Background Poor sleep is associated with cognitive decline, and ∼45% of Alzheimer’s disease (AD) patients experience sleep disturbances. Emerging evidence suggests that reduced non‐rapid eye movement (NREM) slow wave sleep (SWS) is linked to amyloid accumulation and APOE ε4‐related genetic vulnerability to AD. Here, we investigate the effects of amyloid and APOE status on SWS, and their interaction, in a cohort of cognitively unimpaired (CU) individuals at higher risk of AD. Method We analyzed data from 80 sleep medication free participants (65.26 years old on average, 55% females, Table 1) from the AlfaSleep project, which involves characterization with polysomnography, APOE genotyping, CSF amyloid‐β (Aβ) 40 and Aβ42 (Roche NeuroToolKit), and [18F]flutemetamol‐PET, among other measures. Participants were classified as amyloid positive (A+) using either CSF Aβ 42/40 ratio (<0.071, N = 75), or amyloid PET (>12 Centiloids, N = 5) thresholds for early amyloid deposition. We computed average power spectral densities (PSD) from NREM sleep 30‐s epochs in frontal electroencephalogram channels, and power of slow oscillations (SO), delta and slow wave activity (SWA) as the area under the PSD curve between 0.5‐1Hz, 1‐4Hz and 0.5‐4Hz, respectively. We log‐transformed SWS metrics due to non‐normal distribution. We used linear regression models to test the main effect of amyloid or APOE status on SWS metrics in separated models, and next we entered both in the same model. Finally, we the tested interaction between APOE and amyloid status on SWS metrics. Models were adjusted by age, sex, and apnea‐hypopnea index (AHI). Result Both A+ status and APOE‐ε4 carriership were associated with significantly lower power in SO and SWA in separated models (Figure 1A).
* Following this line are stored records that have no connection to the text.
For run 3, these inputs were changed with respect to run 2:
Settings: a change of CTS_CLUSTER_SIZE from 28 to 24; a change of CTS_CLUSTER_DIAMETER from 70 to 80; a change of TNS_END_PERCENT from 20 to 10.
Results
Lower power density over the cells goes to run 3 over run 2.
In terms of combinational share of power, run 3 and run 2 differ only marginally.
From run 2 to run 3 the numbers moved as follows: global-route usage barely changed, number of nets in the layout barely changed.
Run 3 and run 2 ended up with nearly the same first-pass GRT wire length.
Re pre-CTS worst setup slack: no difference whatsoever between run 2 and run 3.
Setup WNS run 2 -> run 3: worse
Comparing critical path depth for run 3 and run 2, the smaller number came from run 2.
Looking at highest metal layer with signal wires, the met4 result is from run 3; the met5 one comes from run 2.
Source: an optimization exercise on an open RTL-to-GDS flow (aim: small area, a short achievable clock period and few clock cycles per item). Production flows keep margins and buffers that such runs may drop.
In this exercise RTL edits were held to simulation tests only and were not proved equivalent to the original.
No activity file was given, so power comes from the tool's default toggle rates.

[flow/config.mk]
export PLATFORM = sky130hd
export DESIGN_NAME = unique_value_list_table_unit
export DESIGN_NICKNAME = unique_value_list_table_unit
export VERILOG_FILES = /design/flow/design.v
export SDC_FILE = /design/flow/constraint.sdc
export NUM_CORES = 4
export LEC_CHECK = 0
export CAP_MARGIN = 20
export CORE_MARGIN = 2
export CORE_UTILIZATION = 40
export SETUP_SLACK_MARGIN = 2.0
export SLEW_MARGIN = 20
export TNS_END_PERCENT = 5
[flow/constraint.sdc]
create_clock -name core_clock -period 5.0 [get_ports {clk}]
set_input_delay 1.0000 -clock core_clock [delete_from_list [all_inputs] [get_ports {clk}]]
set_output_delay 1.0000 -clock core_clock [all_outputs]
set_load 0.01 [all_outputs]
[flow/design.v]
`timescale 1ns / 1ps
package uvlt_pkg;
  localparam logic [2:0] FUNC_CLEAR  = 3'd0;
  localparam logic [2:0] FUNC_COUNT  = 3'd1;
  localparam logic [2:0] FUNC_SEARCH = 3'd2;
  localparam logic [2:0] FUNC_INSERT = 3'd3;
  localparam logic [2:0] FUNC_DELETE = 3'd4;
  localparam logic [1:0] ST_OK      = 2'd0;
  localparam logic [1:0] ST_PRESENT = 2'd1;
  localparam logic [1:0] ST_MISSING = 2'd2;
  localparam logic [1:0] ST_FULL    = 2'd3;
  typedef struct packed {
    logic        [2:0]  func;
    logic signed [31:0] value;
  } req_t;
  typedef struct packed {
    logic [1:0] status;
    logic [5:0] position;
    logic [6:0] count;
  } rsp_t;
endpackage
`timescale 1ns / 1ps
module uvlt_ctrl #(
  parameter int CAPACITY = 64
) (
  input  logic                clk,
  input  logic                rst,
  input  logic                start,
  input  logic [2:0]          func,
  input  logic [CAPACITY-1:0] eq,
  output logic [CAPACITY-1:0] valid,
  output logic [CAPACITY-1:0] shift,
  output logic                busy,
  output logic                done,
  output uvlt_pkg::rsp_t      rsp
);
  localparam int IW = $clog2(CAPACITY);
  localparam int CW = $clog2(CAPACITY + 1);
  localparam int GS = 8;                   
  localparam int NG = CAPACITY / GS;       
  logic [CW-1:0]       count;              
  logic                acc;
  logic                is_clear, is_search, is_insert, is_delete;
  logic                full;
  logic [CAPACITY-1:0] match;
  logic [NG-1:0]       gmatch;             
  logic                hit;
  logic [IW-1:0]       pos;
  logic [CAPACITY-1:0] below;              
  assign busy = 1'b0;
  assign acc  = start && !rst;
  assign is_clear  = (func == uvlt_pkg::FUNC_CLEAR);
  assign is_search = (func == uvlt_pkg::FUNC_SEARCH);
  assign is_insert = (func == uvlt_pkg::FUNC_INSERT);
  assign is_delete = (func == uvlt_pkg::FUNC_DELETE);
  logic [CAPACITY-1:0] valid_q;
  logic                app_q, rem_q, clr_q;
  always_comb begin
    if (clr_q)      valid = '0;
    else if (app_q) valid = {valid_q[CAPACITY-2:0], 1'b1};
    else if (rem_q) valid = {1'b0, valid_q[CAPACITY-1:1]};
    else            valid = valid_q;
  end
  assign full = valid[CAPACITY-1];
  always_comb begin
    for (int i = 0; i < CAPACITY; i++) begin
      if (shift[i]) match[i] = valid[i] && ((i + 1 < CAPACITY) ? eq[(i + 1) % CAPACITY] : 1'b0);
      else          match[i] = valid[i] && eq[i];
    end
  end
  always_comb begin
    for (int g = 0; g < NG; g++) begin
      gmatch[g] = |match[g*GS +: GS];
    end
  end
  assign hit = |gmatch;
  always_comb begin
    pos = '0;
    for (int g = 0; g < NG; g++) begin
      if (gmatch[g]) pos[IW-1:$clog2(GS)] = pos[IW-1:$clog2(GS)] | ($clog2(NG))'(g);
    end
    for (int i = 0; i < CAPACITY; i++) begin
      if (match[i]) pos[$clog2(GS)-1:0] = pos[$clog2(GS)-1:0] | ($clog2(GS))'(i % GS);
    end
  end
  always_comb begin
    logic [NG-1:0] gbelow;
    gbelow[0] = 1'b0;
    for (int g = 1; g < NG; g++) begin
      gbelow[g] = gbelow[g-1] | gmatch[g-1];
    end
    for (int i = 0; i < CAPACITY; i++) begin
      below[i] = gbelow[i / GS] | (|(match[(i / GS) * GS +: GS] & GS'((2 << (i % GS)) - 1)));
    end
  end
  logic [1:0]          st_hit, st_miss;
  logic [IW-1:0]       pos_miss;
  logic [CW-1:0]       cnt_hit, cnt_miss;
  logic                uses_pos;
  logic                hit_q;
  logic                pos_sel_q;
  logic [IW-1:0]       pos_q, pos_miss_q;
  logic [1:0]          st_hit_q, st_miss_q;
  logic [CW-1:0]       cnt_hit_q, cnt_miss_q;
  assign uses_pos = is_search || is_insert || is_delete;
  assign count    = hit_q ? cnt_hit_q : cnt_miss_q;
  always_comb begin
    st_hit     = uvlt_pkg::ST_OK;
    st_miss    = uvlt_pkg::ST_OK;
    pos_miss   = '0;
    cnt_hit    = count;
    cnt_miss   = count;
    if (is_clear) begin
      cnt_hit    = '0;
      cnt_miss   = '0;
    end else if (is_search) begin
      st_miss = uvlt_pkg::ST_MISSING;
    end else if (is_insert) begin
      st_hit = uvlt_pkg::ST_PRESENT;
      if (full) begin
        st_miss = uvlt_pkg::ST_FULL;
      end else begin
        pos_miss   = count[IW-1:0];
        cnt_miss   = count + CW'(1);
      end
    end else if (is_delete) begin
      st_miss   = uvlt_pkg::ST_MISSING;
      cnt_hit   = count - CW'(1);
    end
  end
  always_ff @(posedge clk) begin
    if (rst) begin
      shift   <= '0;
      valid_q <= '0;
      app_q   <= 1'b0;
      rem_q   <= 1'b0;
      clr_q   <= 1'b0;
    end else begin
      shift   <= (acc && is_delete) ? below : '0;
      valid_q <= valid;
      app_q   <= acc && !hit && is_insert && !full;
      rem_q   <= acc && hit && is_delete;
      clr_q   <= acc && is_clear;
    end
  end
  always_ff @(posedge clk) begin
    if (rst) begin
      hit_q      <= 1'b0;
      cnt_hit_q  <= '0;
      cnt_miss_q <= '0;
    end else if (acc) begin
      hit_q      <= hit;
      cnt_hit_q  <= cnt_hit;
      cnt_miss_q <= cnt_miss;
    end
  end
  always_ff @(posedge clk) begin
    if (rst) begin
      done <= 1'b0;
    end else begin
      done <= acc;
    end
  end
  always_ff @(posedge clk) begin
    pos_sel_q  <= hit && uses_pos;
    pos_q      <= pos;
    pos_miss_q <= pos_miss;
    st_hit_q   <= st_hit;
    st_miss_q  <= st_miss;
  end
  assign rsp.status   = hit_q ? st_hit_q : st_miss_q;
  assign rsp.position = pos_sel_q ? 6'(pos_q) : (hit_q ? 6'(0) : 6'(pos_miss_q));
  assign rsp.count    = 7'(count);
endmodule
`timescale 1ns / 1ps
module uvlt_datapath #(
  parameter int CAPACITY = 64
) (
  input  logic                clk,
  input  logic [31:0]         value,
  input  logic [CAPACITY-1:0] valid,
  input  logic [CAPACITY-1:0] shift,
  output logic [CAPACITY-1:0] eq
);
  logic [31:0] mem [CAPACITY];
  for (genvar i = 0; i < CAPACITY; i++) begin : g_ent
    localparam logic [31:0] INV = (i % 2 == 1) ? '1 : '0;
    assign eq[i] = (mem[i] == (value ^ INV));
    always_ff @(posedge clk) begin
      if (!valid[i]) begin
        mem[i] <= value ^ INV;
      end else if (shift[i]) begin
        if (i + 1 < CAPACITY) mem[i] <= ~mem[(i + 1) % CAPACITY];
      end
    end
  end
endmodule
`timescale 1ns / 1ps
module unique_value_list_table_unit #(
  parameter int CAPACITY = 64
) (
  input  logic            clk,
  input  logic            rst,
  input  logic            start,
  output logic            busy,
  input  uvlt_pkg::req_t  req,
  output logic            done,
  output uvlt_pkg::rsp_t  rsp
);
  logic [CAPACITY-1:0] valid;
  logic [CAPACITY-1:0] shift;
  logic [CAPACITY-1:0] eq;
  uvlt_ctrl #(
    .CAPACITY (CAPACITY)
  ) u_ctrl (
    .clk   (clk),
    .rst   (rst),
    .start (start),
    .func  (req.func),
    .eq    (eq),
    .valid (valid),
    .shift (shift),
    .busy  (busy),
    .done  (done),
    .rsp   (rsp)
  );
  uvlt_datapath #(
    .CAPACITY (CAPACITY)
  ) u_datapath (
    .clk   (clk),
    .value (req.value),
    .valid (valid),
    .shift (shift),
    .eq    (eq)
  );
endmodule
[flow/run.sh]
#!/bin/bash
# synth_recipe.tcl (not shown) runs the flow's synth.tcl, then flattens the netlist and writes it again
# the make line also repeats each setting of config.mk as NAME=value (left out here)
make -C /OpenROAD-flow-scripts/flow DESIGN_CONFIG=/design/flow/config.mk WORK_HOME=/design/flow/orfs CLKGATE_MAP_FILE= SYNTH_SCRIPT=/design/flow/synth_recipe.tcl finish
==> results of run 1 <==
-- state kept, by name, summed over array words and instances, names as in the netlist --
name / count
u_ctrl.valid_q: 64
u_ctrl.done: 1
u_ctrl.cnt_miss_q: 7
u_ctrl.pos_sel_q: 1
u_ctrl.st_hit_q: 1
u_ctrl.st_miss_q: 2
u_ctrl.hit_q: 1
u_ctrl.cnt_hit_q: 7
u_datapath.mem: 2048
u_ctrl.rem_q: 1
u_ctrl.clr_q: 1
u_ctrl.pos_q: 6
u_ctrl.app_q: 1
u_ctrl.pos_miss_q: 6
u_ctrl.shift: 64
-- cell type report --
cell class | count | area, um2
Sequential cell | 2211 | 64800
Multi-Input combinational cell | 7375 | 46500
Inverter | 83 | 324
Tap cell | 3762 | 4710
Clock inverter | 147 | 1240
Antenna cell | 28 | 70.1
Fill cell | 25796 | 152000
Clock buffer | 299 | 6460
Timing Repair Buffer | 822 | 9130
-- worst paths after layout --
path,start,endpoint,cells past startpoint
setup / recovery,u_ctrl.app_q$_SDFF_PP0_,u_datapath.mem[52][25]$_DFFE_PP_,8
hold / removal,req[23],u_datapath.mem[21][23]$_DFFE_PP_,2
setup reg to reg,u_ctrl.app_q$_SDFF_PP0_,u_datapath.mem[52][25]$_DFFE_PP_,8
hold reg to reg,u_ctrl.cnt_miss_q[1]$_SDFFE_PP0P_,u_ctrl.cnt_miss_q[1]$_SDFFE_PP0P_,2
-- kinds of logic (layout without fill, tap and decap cells) --
family	after synthesis	after routing
compound gates	2032	2032
xor+xnor	2058	2058
fa+ha+maj	2	2
buf+inv	1014	1351
flops	2211	2211
mux	234	234
other cells	1	29
simple gates	3048	3048
-- timing repair --
action,4_1_cts,5_1_grt
endpoints found under the setup margin,1105,672
gates resized for setup,368,14
cloned,25,1
setup buffers,136,8
pin swaps,30,3
-- power breakdown --
part           internal [mW]  switching, mW  leakage [nW]
clock network           10.1           8.05          3.77
registers               21.7           1.50          22.8
logic                   2.31           3.74          20.5
-- layer usage --
| layer | global-route usage | up-vias |
|---|---|---|
| li1 | - | 37644 |
| met2 | 0.479 | 7326 |
| met4 | 0.206 | 14 |
| met1 | 0.451 | 44551 |
| met3 | 0.0783 | 1450 |
| met5 | 0 | - |
-- cells in the final DEF, fill, tap and decap left out, types with 12 or more instances in the layout --
cell        synthesis  routed
nor2b_1            50      50
nor4_1            420     364
clkinv_2            0      58
xnor2_2             0      33
clkinv_1           34      47
buf_4             150     587
inv_1              48      44
a211oi_1           37      24
buf_12              0     116
clkbuf_8            0      13
a31oi_1            23      22
edfxtp_1         2048    2048
bufbuf_16           0      20
nor2_1           1932    1906
bufinv_16           0      19
clkinvlp_4          0      16
diode_2             0      28
nand2b_1           23      14
o21ai_0            66      49
xor2_1            896     891
dfxtp_1           163     158
inv_2               1      34
a22oi_1            12      12
xnor2_1          1162    1129
nand4_1           278     278
nor3_2              2      29
nor3_1            137     106
clkbuf_16           0     251
nand3_1            22      20
nor4_2              4      40
mux2i_1           229     219
buf_6              95      29
nor2_4              0      25
nor4_4              0      20
clkbuf_1          439      42
buf_16              0      36
a21oi_1          1843    1832
nand2_1           108      96
==> impl_metrics.tcl, run 1 <==
set metrics [dict create \
    areaGrowthSynthToFinish_pct 16.2 \
    drt-met1-wl_mm 187 \
    htree_levels 4 \
    critPathRequiredTime_ps 5640 \
    cts_inserted_buffers 244 \
    dpl-instance-area_mm2 0.122 \
    synth_area_leaders "edfxtp_1 (54%), xnor2_1 (8.9%), a21oi_1 (8.0%)" \
    synth_top_area_cell "edfxtp_1" \
    drv_slew 0 \
    synth_edf_count 2048 \
    cellPowerDensity_mw_per_mm2 356 \
    die-area_mm2 0.291 \
    yosysWarningCount 3 \
    fin_area_mm2 0.133 \
    cpMaxStageDelayCell "buf_4" \
    final_util 0.467 \
    slew-limit-headroom 0.158 \
    start_kind "flip-flop" \
    rows 196 \
    stdcell_count 14727 \
    power_leakage_nw 47.1 \
    cp_max_fo 65 \
    synth-simple-area-share 0.121 \
    grt_pass1_wl_mm 681 \
    clk_latency_ps 970 \
    grtUsageTotal 0.333 \
    cts_tree "yes" \
    initial_core_util 0.402 \
    drive_above_1_share 0.134 \
    tightest_slew_ps 1260 \
    cpMostUsedCell "buf_4" \
    synth_nets 10640 \
    arrival_ps 4030 \
    wl_met2_mm 210 \
    via_per_inst 6.18 \
    async_reset_ff_frac 0 \
    top_layer "met5" \
    skew_ps 92.6 \
    grt_pass1_vias 83263 \
    synth_compound_area_frac 0.0915 \
    slowest_delay_ps 690 \
    synthAdderAreaFrac 0.000218 \
    status "timing/DRC/antenna clean" \
    clock.fmax_ghz 0.296 \
    crit_type "reg2reg" \
    synth.area.mux_share 0.0205 \
    grt_max_degree 67 \
    die_x_um 539 \
    avgSynthCellArea_um2 10.8 \
    dpl.cell_count 14083 \
    synthTopCellsByCount "edfxtp_1 (2048), nor2_1 (1932), a21oi_1 (1843)" \
    min_path_type "in2reg" \
    dr.first_iter.drc_count 16010 \
    pre_cts_slack_ps -19.7 \
    syn_area_mm2 0.115 \
    critPathBufInv 5 \
    core_mm2 0.285 \
    finalNetCount 10777 \
    drc 0 \
    final.setup.tns_ps 0 \
    synth-main-ff-cell "edfxtp_1" \
    dpl.hpwl_mm 325 \
    wl_met3_mm 67.4 \
    cp_top_family "buffers and inverters" \
    vias 90985 \
    floorplan.die.height_um 539 \
    cts_root_buffer "clkbuf_16" \
    fin_crit_sh 0.676 \
    gp_congestion 1.00 \
    ys_seq_area_frac 0.565 \
    min_period_ps 3380 \
    hold_ws_ps 463 \
    ys_seq_elements 2211 \
    rsz0062_at_grt "true" \
    power_mw 47.4 \
    synth.most_common_cell "edfxtp_1" \
    drt_pass1_iterations 9 \
    clock-sinks 2211 \
    netlist_instances 10600 \
    maxCapViolCount 0 \
    hold_violations 0 \
    gr-total-overflow 0 \
    fin_ws_ps 1620 \
    rrSetupSlack_ps 1620 \
    synth-xor-area-share 0.157 \
    setup_viol 0 \
    synth_cell_types 64 \
    port_buffers 53 \
    wl_mm 501 \
    postRouteAntennaNets 0 \
    clock_path_buffers 4 \
    vdd_drop_max_mv 0.278 \
    ctsHoldBuffers 0 \
    synth_top_family_by_area "XOR/XNOR gates" \
    end_kind "flip-flop" \
    wl_per_cell_um 34.0 \
    yosysTopAreaCellShare 0.536 \
    path_cells "inv_4 > buf_8 > buf_4 > nor2_1 > nor3_2 > buf_4 > nand2_1 > buf_4" \
    clk_pin_slew_ps 60 \
    io_pins 55 \
    antenna_found_initial 30 \
]
Testbench counts, summed over its fixed seeds: cycles 12,008, ops 12,000.
==> run 2: changes to the inputs <==
==> flow/flow/run.sh (new file) <==
#!/bin/bash
set -euo pipefail
cd "$(dirname "${BASH_SOURCE[0]}")/.."
slow=""
for c in nor4_1 nor4_2 nor4_4 nor4b_1 nor4b_2 nor4b_4 nor4bb_1 nor4bb_2 nor4bb_4 \
         or4_1 or4_2 or4_4 or4b_1 or4b_2 or4b_4 or4bb_1 or4bb_2 or4bb_4 \
         a2111o_1 a2111o_2 a2111o_4 a2111oi_0 a2111oi_1 a2111oi_2 a2111oi_4 \
         o2111a_1 o2111a_2 o2111a_4 o2111ai_1 o2111ai_2 o2111ai_4 \
         nor3b_1 nor3b_2 nor3b_4 or3b_1 or3b_2 or3b_4; do
  slow="$slow sky130_fd_sc_hd__$c"
done
# the platform's own list, as make evaluates it
platform=$(make -s -C "$FLOW_HOME" DESIGN_CONFIG="$PWD/config.mk" WORK_HOME="$PWD/du_probe" \
  print-DONT_USE_CELLS 2> du_probe.log | sed -n 's/^DONT_USE_CELLS: //p')
rm -rf du_probe
[[ -n "$platform" ]] || { echo "no platform don't-use list" >&2; exit 1; }
export FLOW_FLOW_DONT_USE="$platform $slow"
echo "$FLOW_FLOW_DONT_USE" > dont_use.txt
# standard.sh with the don't-use list on its make command line
sed 's/^make -C /make DONT_USE_CELLS="$FLOW_FLOW_DONT_USE" -C /' standard.sh > standard_du.sh
grep -q 'DONT_USE_CELLS="$FLOW_FLOW_DONT_USE"' standard_du.sh
bash standard_du.sh > flow_make.log 2>&1
==> flow/standard.sh (new file) <==
#!/bin/bash
# synth_recipe.tcl (not shown) runs the flow's synth.tcl, then flattens the netlist and writes it again
# the make line also repeats each setting of config.mk as NAME=value (left out here)
make -C /OpenROAD-flow-scripts/flow DESIGN_CONFIG=/design/flow/config.mk WORK_HOME=/design/flow/orfs CLKGATE_MAP_FILE= SYNTH_SCRIPT=/design/flow/synth_recipe.tcl "${@:-finish}"
removed: flow/run.sh
==> run 2 against run 1 <==
Still clean. Global-route usage fell by 4.4 points. Final cell count decreased by 1.0%. Synthesized cell count decreased by 0.43%. Fmax rose by 0.66%. Sequential power shrank 4%. Via count down 6.2%. Clock skew fell by 32 ps. Non-clock buffer count fell by 247. Critical path type is now in2reg. Largest cell class unchanged. Largest power group unchanged. Highest routed layer unchanged.
==> impl_metrics.tcl, run 2 <==
set metrics [dict create \
    async_reset_ff_frac 0 \
    ys_seq_elements 2211 \
    multi_input_comb_area_mm2 0.0470 \
    port_buffers 53 \
    tightest_slew_ps 1170 \
    grt_pass1_vias 79835 \
    vdd_drop_max_mv 0.347 \
    grt_max_degree 76 \
    cts_tree "yes" \
    die-area_mm2 0.297 \
    core_mm2 0.291 \
    start_kind "input port" \
    drv_slew 0 \
    wl_per_cell_um 30.2 \
    floorplan.die.height_um 545 \
    syn_area_mm2 0.117 \
    areaGrowthSynthToFinish_pct 11.9 \
    maxCapViolCount 0 \
    synth-main-ff-cell "edfxtp_1" \
    min_path_cells 2 \
    gr-total-overflow 0 \
    drt_pass1_iterations 8 \
    final.setup.tns_ps 0 \
    clock.fmax_ghz 0.298 \
    dpl.cell_count 14081 \
    arrival_ps 4090 \
    cp_max_fo 37 \
    final_cell_mix "edfxtp_1 (2048), nor2_1 (1834), a21oi_1 (1785)" \
    stdcell_count 14579 \
    p_int_mw 33.0 \
    critPathRequiredTime_ps 5730 \
    hold_violations 0 \
    cellPowerDensity_mw_per_mm2 342 \
    regArea_mm2 0.0648 \
    final_util 0.450 \
    synthTopCellsByCount "edfxtp_1 (2048), nor2_1 (1859), a21oi_1 (1816)" \
    top_regs "u_datapath.mem x2048, u_ctrl.shift x64, u_ctrl.valid_q x64" \
    netSwitchingPower_mw 11.8 \
    clockPowerShare 0.400 \
    status "timing/DRC/antenna clean" \
    htree_levels 4 \
    min_period_ps 3360 \
    slew-limit-headroom 0.220 \
    rows 198 \
    die_x_um 545 \
    synth.most_common_cell "edfxtp_1" \
    vias 85374 \
    clk_pin_slew_ps 60 \
    clock-sinks 2211 \
    slowest_delay_ps 430 \
    pre_cts_slack_ps 154 \
    p_comb_frac 0.103 \
    antenna_found_initial 33 \
    ys_seq_area_frac 0.554 \
    cpMaxStageDelayCell "o21ai_1" \
    crit_type "in2reg" \
    dpl.hpwl_mm 302 \
    clock_path_buffers 3 \
    io_pins 55 \
    initial_core_util 0.402 \
    largest_reg_flops 2048 \
    cts_root_buffer "clkbuf_16" \
    synth_cell_types 62 \
    skew_ps 60.3 \
    end_kind "flip-flop" \
    drive_above_1_share 0.105 \
    yosysWarningCount 3 \
    synth_area_leaders "edfxtp_1 (53%), a21oi_1 (7.8%), xnor2_1 (7.7%)" \
    finalNetCount 10493 \
    grtUsageTotal 0.289 \
    n_fill_cell 26726 \
    gp_congestion 1.02 \
    synth_top_area_cell "edfxtp_1" \
    cts_inserted_buffers 240 \
    fin_ws_ps 1640 \
    setup_viol 0 \
    via_per_inst 5.86 \
    dr.first_iter.drc_count 13168 \
    yosysTopAreaCellShare 0.526 \
    rsz0062_at_grt "true" \
    grt_pass1_wl_mm 610 \
    synth_edf_count 2048 \
    fin_crit_sh 0.672 \
    synth_nets 10594 \
    final_common_cell "edfxtp_1" \
    sw_frac_of_total 0.263 \
    ctsHoldBuffers 0 \
    min_path_type "reg2reg" \
    clk_latency_ps 920 \
    seq_power_share 0.498 \
    rrSetupSlack_ps 1700 \
    path_cells "buf_6 > buf_12 > buf_4 > buf_4 > xor2_1 > and4_1 > nand4_1 > nor3_1 > o21ai_1 > and4_4 > nand2_4 > nor3_4 > buf_12 > a41oi_1" \
    top_register "u_datapath.mem" \
    drc 0 \
    avgSynthCellArea_um2 11.1 \
    postRouteAntennaNets 0 \
    netlist_instances 10554 \
    r2r.worst_path.cells 10 \
    power_leakage_nw 46.2 \
    wl_mm 441 \
]
==> run 2: cell types whose count changed after synthesis, sizes merged, moves of 42 or more <==
| cell | delta |
|---|---|
| and4 | +447 |
| inv | +42 |
| mux2i | +66 |
| nand2 | +56 |
| nand4 | -66 |
| nor2 | -73 |
| nor4 | -424 |
| xnor2 | -128 |
| xor2 | +128 |
==> run 2: metrics by stage <==
| step | power [mW] | hold slack (ps) | cell area, um2 |
|---|---|---|---|
| detailed placement | 27.0 | 484 | 122000 |
| floorplan | 25.0 | 445 | 117000 |
| global placement | 27.0 | 454 | 122000 |
| global route | 45.9 | 525 | 131000 |
| finish | 44.8 | 516 | 131000 |
| CTS | 44.7 | 509 | 131000 |
==> run 2: area by class of cell <==
class | instances | area share
flip-flops and latches | 2211 | 0.495
clock buffers | 331 | 0.0507
well taps | 3900 | 0.0373
multi-input cells | 7333 | 0.359
clock inverters | 118 | 0.00890
inverters | 92 | 0.00298
diodes | 19 | 0.000363
repair buffers | 575 | 0.0451
==> run 2: routing by layer <==
| layer | wire length, um | GRT usage |
|---|---|---|
| met5 | 131 | 0 |
| met3 | 49100 | 0.0620 |
| met1 | 175000 | 0.394 |
| met4 | 23500 | 0.135 |
| met2 | 193000 | 0.437 |
==> run 2: what timing repair did <==
| action | in CTS | in global routing |
|---|---|---|
| hold endpoints to repair | 0 | 0 |
| gates resized for setup | 138 | 19 |
| buffers inserted | 26 | 1 |
| endpoints found under the setup margin | 676 | 216 |
| pin swaps | 5 | 0 |
| cloned | 1 | 2 |
==> run 2: logic make-up (layout without fill, tap and decap cells) <==
| group | count (synthesis) | in the layout | synth area share |
|---|---|---|---|
| muxes | 328 | 328 | 0.0284 |
| and+or+nand+nor | 2981 | 2981 | 0.126 |
| adders and majority gates | 2 | 2 | 0.000214 |
| DFF | 2211 | 2211 | 0.554 |
| xor gates and xnor gates | 2058 | 2058 | 0.154 |
| buffers and inverters | 1010 | 1116 | 0.0519 |
| other | 1 | 20 | 0.0000321 |
| AOI/OAI and AO/OA | 1963 | 1963 | 0.0859 |
==> run 2: power groups by stage <==
| stage | combinational (mW) | clock, mW | sequential, mW |
|---|---|---|---|
| global route | 4.83 | 18.7 | 22.3 |
| global placement | 4.39 | 0 | 22.6 |
| CTS | 4.48 | 18.0 | 22.2 |
| detailed placement | 4.41 | 0 | 22.6 |
| finish | 4.59 | 17.9 | 22.3 |
| floorplan | 2.91 | 0 | 22.1 |
What follows belongs to an exercise in optimizing a design on an open flow for small area and a short achievable clock period; a production flow would make more cautious choices.

== sierra ==
==> flow/design.v <==
package poker_pkg;
    localparam int NUM_RANKS   = 13;
    localparam int NUM_SUITS   = 4;
    localparam int HOLE_CARDS  = 2;
    localparam int BOARD_CARDS = 5;
    localparam int RUN_LEN     = 5;
    localparam logic [3:0] CARD_MIN = 4'd2;
    localparam logic [3:0] CARD_MAX = 4'd14;
    localparam logic [4:0] CAT_ROYAL          = 5'd31;
    localparam logic [4:0] CAT_STRAIGHT_FLUSH = 5'd30;
    localparam logic [4:0] CAT_FOUR           = 5'd29;
    localparam logic [4:0] CAT_FULL_HOUSE     = 5'd28;
    localparam logic [4:0] CAT_FLUSH          = 5'd27;
    localparam logic [4:0] CAT_STRAIGHT       = 5'd26;
    localparam logic [4:0] CAT_THREE          = 5'd25;
    localparam logic [4:0] CAT_TWO_PAIR       = 5'd24;
    localparam logic [4:0] CAT_HIGH           = 5'd0;
    localparam logic [4:0] PAIR_BASE          = 5'd10;   
    localparam logic [3:0] HC_ROYAL          = 4'd0;
    localparam logic [3:0] HC_STRAIGHT_FLUSH = 4'd1;
    localparam logic [3:0] HC_FOUR           = 4'd2;
    localparam logic [3:0] HC_FULL_HOUSE     = 4'd3;
    localparam logic [3:0] HC_FLUSH          = 4'd4;
    localparam logic [3:0] HC_STRAIGHT       = 4'd5;
    localparam logic [3:0] HC_THREE          = 4'd6;
    localparam logic [3:0] HC_TWO_PAIR       = 4'd7;
    localparam logic [3:0] HC_PAIR           = 4'd8;
    localparam logic [3:0] HC_HIGH           = 4'd9;
endpackage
When combining both in the same model, only the effect of APOE on SO power remained significant, as well as a trend for lower SWA (Figure 1B). Interaction analyses yielded no significance. Conclusion Early amyloid accumulation and APOE‐ε4 carriership are associated with SWS disruption in CU adults, with APOE‐ε4 carriers probably being particularly vulnerable to SWS disruption. Longitudinal studies spanning younger age individuals are needed to characterize the contribution of APOE‐ε4 to SWS disruption and to test whether preventive interventions targeting SWS could help to reduce AD dementia risk.